Look for "if (!found && elig[cand_idx]) begin" in the records below, then copy that line and every line after it, exactly and with nothing added.

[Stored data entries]
+ + +

### src/rtl/router_pkg.sv
// Shared constants and FSM state type for the router arbiter slice.
// Latency: n/a (declarations only).
// Backpressure: n/a (declarations only).
//
// Contents:
//   NUM_DST  number of router destination ports
//   DST_W    width of a destination index
//   state_t  arbiter FSM state {IDLE, LOCKED}
package router_pkg;

  localparam int NUM_DST = 4;
  localparam int DST_W   = 2;

  // IDLE: round-robin arbitration among eligible requesters.
  // LOCKED: a multi-beat packet owns the router until its last beat.
  typedef enum logic {
    IDLE   = 1'b0,
    LOCKED = 1'b1
  } state_t;

endpackage

### src/rtl/rr_pick.sv
// Round-robin picker: first set bit of elig searching upward from ptr+1, wrapping.
// Latency: purely combinational, 0 cycles.
// Backpressure: none; found=0 simply means no candidate this cycle.
//
// Ports:
//   elig   [N-1:0]   candidate mask, bit i set when requester i may be granted
//   ptr    [IW-1:0]  index of the most recent winner (highest current priority is ptr+1)
//   found            at least one bit of elig is set
//   index  [IW-1:0]  winning index, 0 when found=0
module rr_pick #(
  parameter  int N  = 4,
  localparam int IW = (N > 1) ? $clog2(N) : 1
) (
  input  logic [N-1:0]  elig,
  input  logic [IW-1:0] ptr,
  output logic          found,
  output logic [IW-1:0] index
);

  int          cand;
  logic [IW-1:0] cand_idx;

  // Walk offsets 1..N from ptr; the first hit is kept because later hits
  // are gated by found.  Offset N wraps back to ptr itself, so the previous
  // winner is served again only when nobody else is eligible.
  always_comb begin
    found    = 1'b0;
    index    = '0;
    cand     = 0;
    cand_idx = '0;
    for (int k = 1; k <= N; k++) begin
      cand = int'(ptr) + k;
      if (cand >= N) begin
        cand = cand - N;
      end
      cand_idx = IW'(cand);
      if (!found && elig[cand_idx]) begin
        found = 1'b1;
        index = cand_idx;
      end
    end
  end

endmodule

+ + +

**Exercise answer**
      if (!found && elig[cand_idx]) begin
        found = 1'b1;
        index = cand_idx;
      end
    end
  end

endmodule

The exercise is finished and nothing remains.